WORK REQUEST: Repeat nothing but the lines below running from the one containing "[metrics] initial antenna violation count: 0" to the one containing "[metrics] TritonCTS clock tree: done". Keep both end lines.

THE DATA:
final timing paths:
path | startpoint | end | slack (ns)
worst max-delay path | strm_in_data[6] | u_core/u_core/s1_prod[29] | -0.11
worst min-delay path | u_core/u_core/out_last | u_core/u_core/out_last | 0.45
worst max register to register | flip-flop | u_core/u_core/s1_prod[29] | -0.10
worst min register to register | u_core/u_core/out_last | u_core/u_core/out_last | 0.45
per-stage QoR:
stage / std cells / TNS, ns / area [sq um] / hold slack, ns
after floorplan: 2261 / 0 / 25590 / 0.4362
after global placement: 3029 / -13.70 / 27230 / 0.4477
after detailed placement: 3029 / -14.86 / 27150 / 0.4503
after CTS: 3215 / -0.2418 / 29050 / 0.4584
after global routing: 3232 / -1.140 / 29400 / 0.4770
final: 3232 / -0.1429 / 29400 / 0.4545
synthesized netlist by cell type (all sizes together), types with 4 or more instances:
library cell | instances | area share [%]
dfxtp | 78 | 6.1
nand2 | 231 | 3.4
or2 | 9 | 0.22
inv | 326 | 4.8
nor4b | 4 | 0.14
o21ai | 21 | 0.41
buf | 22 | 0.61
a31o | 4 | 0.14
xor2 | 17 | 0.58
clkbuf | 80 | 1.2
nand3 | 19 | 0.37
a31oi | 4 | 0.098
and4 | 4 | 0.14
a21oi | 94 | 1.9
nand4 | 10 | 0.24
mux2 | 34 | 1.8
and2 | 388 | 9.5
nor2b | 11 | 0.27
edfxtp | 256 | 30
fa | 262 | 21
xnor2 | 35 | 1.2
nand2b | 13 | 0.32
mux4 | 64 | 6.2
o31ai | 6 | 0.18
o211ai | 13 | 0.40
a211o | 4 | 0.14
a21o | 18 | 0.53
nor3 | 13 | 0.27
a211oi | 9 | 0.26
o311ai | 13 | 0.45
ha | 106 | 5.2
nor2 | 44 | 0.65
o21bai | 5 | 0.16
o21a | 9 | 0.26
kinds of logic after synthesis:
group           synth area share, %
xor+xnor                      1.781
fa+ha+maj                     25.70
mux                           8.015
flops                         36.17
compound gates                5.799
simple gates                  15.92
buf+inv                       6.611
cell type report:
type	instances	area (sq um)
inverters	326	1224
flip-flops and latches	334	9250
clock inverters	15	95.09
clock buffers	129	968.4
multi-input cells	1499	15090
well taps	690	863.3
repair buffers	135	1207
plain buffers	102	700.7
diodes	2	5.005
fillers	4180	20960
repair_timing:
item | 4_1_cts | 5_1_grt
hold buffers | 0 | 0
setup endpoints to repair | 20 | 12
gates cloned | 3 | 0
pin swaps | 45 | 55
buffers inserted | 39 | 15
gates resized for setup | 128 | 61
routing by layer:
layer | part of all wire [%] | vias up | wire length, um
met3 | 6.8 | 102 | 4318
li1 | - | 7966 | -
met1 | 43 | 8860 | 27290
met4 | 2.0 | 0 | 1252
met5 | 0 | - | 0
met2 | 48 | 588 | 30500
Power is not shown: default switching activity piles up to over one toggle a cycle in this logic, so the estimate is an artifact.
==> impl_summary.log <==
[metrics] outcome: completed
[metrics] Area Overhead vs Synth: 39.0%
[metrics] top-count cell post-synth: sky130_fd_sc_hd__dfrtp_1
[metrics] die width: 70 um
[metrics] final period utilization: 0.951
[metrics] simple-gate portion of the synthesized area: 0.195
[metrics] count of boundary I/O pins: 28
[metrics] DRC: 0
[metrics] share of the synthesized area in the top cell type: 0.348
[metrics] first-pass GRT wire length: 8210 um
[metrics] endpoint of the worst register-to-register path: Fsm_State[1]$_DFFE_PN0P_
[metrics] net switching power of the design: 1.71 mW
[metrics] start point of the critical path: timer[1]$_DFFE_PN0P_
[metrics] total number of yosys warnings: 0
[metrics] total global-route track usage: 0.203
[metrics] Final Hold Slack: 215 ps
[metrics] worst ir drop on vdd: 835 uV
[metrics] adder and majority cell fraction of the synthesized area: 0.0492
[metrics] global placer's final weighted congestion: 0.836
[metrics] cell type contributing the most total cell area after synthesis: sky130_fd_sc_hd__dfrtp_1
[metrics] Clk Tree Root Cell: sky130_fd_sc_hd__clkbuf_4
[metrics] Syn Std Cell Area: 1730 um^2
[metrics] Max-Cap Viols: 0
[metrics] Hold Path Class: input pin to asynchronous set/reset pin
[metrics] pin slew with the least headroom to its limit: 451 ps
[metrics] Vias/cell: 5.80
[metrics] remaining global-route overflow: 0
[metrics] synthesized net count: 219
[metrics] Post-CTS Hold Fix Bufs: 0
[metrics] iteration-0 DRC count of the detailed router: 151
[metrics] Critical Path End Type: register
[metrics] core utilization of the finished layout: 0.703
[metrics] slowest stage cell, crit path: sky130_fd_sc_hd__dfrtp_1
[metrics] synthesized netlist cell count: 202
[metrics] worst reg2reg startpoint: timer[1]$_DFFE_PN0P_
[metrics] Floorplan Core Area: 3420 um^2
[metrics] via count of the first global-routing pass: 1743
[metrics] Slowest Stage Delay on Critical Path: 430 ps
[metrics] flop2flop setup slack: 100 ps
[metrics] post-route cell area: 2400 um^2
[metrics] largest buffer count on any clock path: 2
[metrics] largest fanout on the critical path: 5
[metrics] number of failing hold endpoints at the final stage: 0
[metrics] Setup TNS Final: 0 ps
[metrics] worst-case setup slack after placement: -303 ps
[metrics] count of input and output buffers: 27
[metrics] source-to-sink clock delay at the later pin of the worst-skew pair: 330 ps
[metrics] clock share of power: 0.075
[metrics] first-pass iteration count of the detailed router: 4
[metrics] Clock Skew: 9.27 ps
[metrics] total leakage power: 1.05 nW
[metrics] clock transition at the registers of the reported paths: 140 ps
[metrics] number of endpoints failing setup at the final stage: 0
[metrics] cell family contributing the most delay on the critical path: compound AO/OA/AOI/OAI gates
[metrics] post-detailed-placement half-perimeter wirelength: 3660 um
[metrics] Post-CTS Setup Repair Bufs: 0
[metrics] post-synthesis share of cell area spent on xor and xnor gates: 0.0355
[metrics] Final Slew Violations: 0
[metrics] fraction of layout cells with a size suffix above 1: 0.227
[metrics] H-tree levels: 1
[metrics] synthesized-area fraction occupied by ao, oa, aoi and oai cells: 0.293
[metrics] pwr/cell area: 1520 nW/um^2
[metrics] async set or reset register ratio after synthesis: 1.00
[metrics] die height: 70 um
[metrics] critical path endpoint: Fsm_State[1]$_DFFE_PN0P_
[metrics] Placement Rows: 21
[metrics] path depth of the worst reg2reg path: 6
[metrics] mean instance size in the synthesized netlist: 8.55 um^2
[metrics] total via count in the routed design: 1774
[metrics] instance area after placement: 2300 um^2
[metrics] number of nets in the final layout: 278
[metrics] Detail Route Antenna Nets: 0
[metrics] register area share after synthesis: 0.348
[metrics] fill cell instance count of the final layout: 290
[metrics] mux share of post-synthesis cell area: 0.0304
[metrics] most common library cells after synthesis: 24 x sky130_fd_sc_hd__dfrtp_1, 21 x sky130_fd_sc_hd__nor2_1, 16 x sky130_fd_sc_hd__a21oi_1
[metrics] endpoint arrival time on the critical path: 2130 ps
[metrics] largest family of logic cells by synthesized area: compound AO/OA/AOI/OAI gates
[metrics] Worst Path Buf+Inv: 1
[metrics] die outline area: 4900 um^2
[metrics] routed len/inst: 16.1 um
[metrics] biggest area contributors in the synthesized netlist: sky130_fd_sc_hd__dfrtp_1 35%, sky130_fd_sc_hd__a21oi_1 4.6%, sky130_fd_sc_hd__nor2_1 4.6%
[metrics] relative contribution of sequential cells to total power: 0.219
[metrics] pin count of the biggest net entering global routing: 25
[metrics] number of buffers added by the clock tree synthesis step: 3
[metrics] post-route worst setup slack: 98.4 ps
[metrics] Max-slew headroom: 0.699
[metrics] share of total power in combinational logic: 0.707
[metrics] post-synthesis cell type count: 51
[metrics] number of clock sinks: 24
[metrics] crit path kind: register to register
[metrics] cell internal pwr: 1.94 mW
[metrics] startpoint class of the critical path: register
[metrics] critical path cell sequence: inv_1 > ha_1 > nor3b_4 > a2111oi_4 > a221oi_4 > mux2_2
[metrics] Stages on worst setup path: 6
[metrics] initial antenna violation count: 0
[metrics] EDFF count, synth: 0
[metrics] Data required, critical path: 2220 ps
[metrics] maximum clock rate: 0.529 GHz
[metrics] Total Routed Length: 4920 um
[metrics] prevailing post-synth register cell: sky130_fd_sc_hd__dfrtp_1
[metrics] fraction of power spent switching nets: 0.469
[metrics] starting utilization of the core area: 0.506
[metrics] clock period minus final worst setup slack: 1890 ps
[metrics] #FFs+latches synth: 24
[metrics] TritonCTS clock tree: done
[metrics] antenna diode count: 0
[config.mk]
export PLATFORM = sky130hd
export DESIGN_NAME = multicycle_control
export DESIGN_NICKNAME = d
export VERILOG_FILES = /design/src/rtl/multicycle_control.sv
export SDC_FILE = /design/constraint.sdc
export NUM_CORES = 1
export LEC_CHECK = 0
export ABC_AREA = 1
export ABC_CLOCK_PERIOD_IN_PS = 4200
export BUFFER_PORTS_ARGS = -buffer_cell sky130_fd_sc_hd__buf_2
export CAP_MARGIN = 30
export CORE_MARGIN = 2
export CORE_UTILIZATION = 34
export DETAILED_ROUTE_END_ITERATION = 16
export PLACE_DENSITY = 0.57
export SYNTH_ARGS = -nofsm -noshare
export SYNTH_HDL_FRONTEND = slang
export SYNTH_SLANG_ARGS = --single-unit
[constraint.sdc]
create_clock -name clk -period 4.2 [get_ports clk]
set_input_delay 0.21 -clock clk [delete_from_list [all_inputs] [get_ports clk]]
set_output_delay 0.21 -clock clk [all_outputs]
set_load 0.03 [all_outputs]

ANSWER TO THIS EXERCISE:
[metrics] initial antenna violation count: 0
[metrics] EDFF count, synth: 0
[metrics] Data required, critical path: 2220 ps
[metrics] maximum clock rate: 0.529 GHz
[metrics] Total Routed Length: 4920 um
[metrics] prevailing post-synth register cell: sky130_fd_sc_hd__dfrtp_1
[metrics] fraction of power spent switching nets: 0.469
[metrics] starting utilization of the core area: 0.506
[metrics] clock period minus final worst setup slack: 1890 ps
[metrics] #FFs+latches synth: 24
[metrics] TritonCTS clock tree: done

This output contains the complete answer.